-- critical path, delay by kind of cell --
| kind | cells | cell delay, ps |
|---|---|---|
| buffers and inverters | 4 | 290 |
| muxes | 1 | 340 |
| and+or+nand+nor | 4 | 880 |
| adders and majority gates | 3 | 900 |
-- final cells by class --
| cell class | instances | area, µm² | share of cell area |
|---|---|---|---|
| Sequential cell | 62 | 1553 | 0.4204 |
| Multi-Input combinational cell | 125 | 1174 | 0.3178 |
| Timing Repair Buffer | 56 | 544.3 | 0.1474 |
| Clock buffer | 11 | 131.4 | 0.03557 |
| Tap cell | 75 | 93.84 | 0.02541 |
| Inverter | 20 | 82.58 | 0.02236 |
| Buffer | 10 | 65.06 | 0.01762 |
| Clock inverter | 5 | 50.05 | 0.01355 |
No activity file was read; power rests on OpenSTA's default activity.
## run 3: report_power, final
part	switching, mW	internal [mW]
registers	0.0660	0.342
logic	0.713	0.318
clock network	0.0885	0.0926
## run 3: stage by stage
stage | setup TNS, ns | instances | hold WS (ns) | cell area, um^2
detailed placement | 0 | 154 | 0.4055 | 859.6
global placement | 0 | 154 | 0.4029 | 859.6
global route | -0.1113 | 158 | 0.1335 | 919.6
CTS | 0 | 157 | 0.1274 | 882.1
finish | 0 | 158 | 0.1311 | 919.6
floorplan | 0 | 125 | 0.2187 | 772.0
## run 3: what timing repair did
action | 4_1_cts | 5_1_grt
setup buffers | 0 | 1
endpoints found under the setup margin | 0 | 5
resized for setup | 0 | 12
===== src/rtl/counter_sched_pkg.sv =====
// Shared encodings for the counter scheduler: FSM states, owner ids, default width.
package counter_sched_pkg;

  localparam int DEF_WIDTH = 8;

  typedef enum logic [1:0] {
    IDLE  = 2'd0,
    GRANT = 2'd1,
    RUN   = 2'd2,
    DONE  = 2'd3
  } state_e;

  localparam logic OWN_A = 1'b0;
  localparam logic OWN_B = 1'b1;

endpackage


===== src/rtl/step_counter.sv =====
// Clearable up-counter; clear beats enable.
module step_counter #(
  parameter int WIDTH = 8
) (
  input  logic             clk,
  input  logic             rst,
  input  logic             clr,
  input  logic             en,
  output logic [WIDTH-1:0] q
);

  // Synchronous reset, then clear, then step.
  always_ff @(posedge clk) begin
    if (rst)      q <= '0;
    else if (clr) q <= '0;
    else if (en)  q <= q + WIDTH'(1);
  end

endmodule


===== src/rtl/counter_scheduler.sv =====
// Round-robin owner of one shared step counter for requesters A and B.
// All outputs decode registered state/owner/count only.
module counter_scheduler
  import counter_sched_pkg::*;
#(
  parameter int WIDTH = DEF_WIDTH
) (
  input  logic             clk,
  input  logic             rst,
  input  logic             req_a,
  input  logic [WIDTH-1:0] len_a,
  input  logic             req_b,
  input  logic [WIDTH-1:0] len_b,
  output logic             gnt_a,
  output logic             gnt_b,
  output logic             done_a,
  output logic             done_b,
  output logic             busy,
  output logic [WIDTH-1:0] count_out
);

  state_e           state, state_nxt;
  logic             owner, owner_nxt;
  logic             last_owner, last_nxt;
  logic [WIDTH-1:0] len_q;
  logic [WIDTH-1:0] count;
  logic             cnt_clr, cnt_en, len_ld;
  logic             own_req;
  logic [WIDTH-1:0] own_len;

  assign own_req = (owner == OWN_B) ? req_b : req_a;
  assign own_len = (owner == OWN_B) ? len_b : len_a;

  step_counter #(.WIDTH(WIDTH)) u_cnt (
    .clk (clk),
    .rst (rst),
    .clr (cnt_clr),
    .en  (cnt_en),
    .q   (count)
  );

  // State, owner and tie-break history registers.
  always_ff @(posedge clk) begin
    if (rst) begin
      state      <= IDLE;
      owner      <= OWN_A;
      last_owner <= OWN_B;
    end else begin
      state      <= state_nxt;
      owner      <= owner_nxt;
      last_owner <= last_nxt;
    end
  end

  // Run length is captured once, on the grant cycle.
  always_ff @(posedge clk) begin
    if (rst)         len_q <= '0;
    else if (len_ld) len_q <= own_len;
  end

  // Next-state, arbitration and counter control. Dropping the owner's
  // request in GRANT/RUN aborts: counter frozen, no done, other side wins next tie.
  always_comb begin
    state_nxt = state;
    owner_nxt = owner;
    last_nxt  = last_owner;
    cnt_clr   = 1'b0;
    cnt_en    = 1'b0;
    len_ld    = 1'b0;
    case (state)
      IDLE: begin
        if (req_a && req_b) begin
          owner_nxt = ~last_owner;
          state_nxt = GRANT;
        end else if (req_a) begin
          owner_nxt = OWN_A;
          state_nxt = GRANT;
        end else if (req_b) begin
          owner_nxt = OWN_B;
          state_nxt = GRANT;
        end
      end
      GRANT: begin
        if (!own_req) begin
          state_nxt = IDLE;
          last_nxt  = owner;
        end else begin
          cnt_clr   = 1'b1;
          len_ld    = 1'b1;
          state_nxt = (own_len == '0) ? DONE : RUN;
        end
      end
      RUN: begin
        if (!own_req) begin
          state_nxt = IDLE;
          last_nxt  = owner;
        end else begin
          cnt_en = 1'b1;
          if (count == len_q - WIDTH'(1)) state_nxt = DONE;
        end
      end
      DONE: begin
        last_nxt  = owner;
        state_nxt = IDLE;
      end
      default: state_nxt = IDLE;
    endcase
  end

  assign busy      = (state != IDLE);
  assign gnt_a     = busy && (owner == OWN_A);
  assign gnt_b     = busy && (owner == OWN_B);
  assign done_a    = (state == DONE) && (owner == OWN_A);
  assign done_b    = (state == DONE) && (owner == OWN_B);
  assign count_out = count;

endmodule


===== config.mk =====
export PLATFORM = sky130hd
export DESIGN_NAME = counter_scheduler
export DESIGN_NICKNAME = d
export VERILOG_FILES = /design/src/rtl/counter_sched_pkg.sv /design/src/rtl/step_counter.sv /design/src/rtl/counter_scheduler.sv
export SDC_FILE = /design/constraint.sdc
export NUM_CORES = 1
export LEC_CHECK = 0
export BUFFER_PORTS_ARGS = -buffer_cell sky130_fd_sc_hd__clkbuf_2
export CAP_MARGIN = 30
export CELL_PAD_IN_SITES_DETAIL_PLACEMENT = 0
export CELL_PAD_IN_SITES_GLOBAL_PLACEMENT = 1
export CORE_MARGIN = 2
export CORE_UTILIZATION = 31
export CTS_CLUSTER_DIAMETER = 80
export DETAILED_ROUTE_END_ITERATION = 6
export PLACE_DENSITY = 0.73
export SYNTH_ARGS = -nofsm -noshare
export SYNTH_HDL_FRONTEND = slang
export SYNTH_SLANG_ARGS = --single-unit

===== constraint.sdc =====
create_clock -name clk -period 1.84 [get_ports clk]
set_input_delay 0 -clock clk [delete_from_list [all_inputs] [get_ports clk]]
set_output_delay 0 -clock clk [all_outputs]
set_load 0.01 [all_outputs]

==> results of run 1 <==
==> registers in the layout (all words and copies together) (netlist names) <==
| register | cells |
|---|---|
| owner | 1 |
| state | 2 |
| last_owner | 1 |
| u_cnt.q | 8 |
| len_q | 8 |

#### PROBLEM DETAILS:
What is needed is a copy of every line above in which "area" appears.

#### RESPONSE BELOW:
| cell class | instances | area, µm² | share of cell area |
stage | setup TNS, ns | instances | hold WS (ns) | cell area, um^2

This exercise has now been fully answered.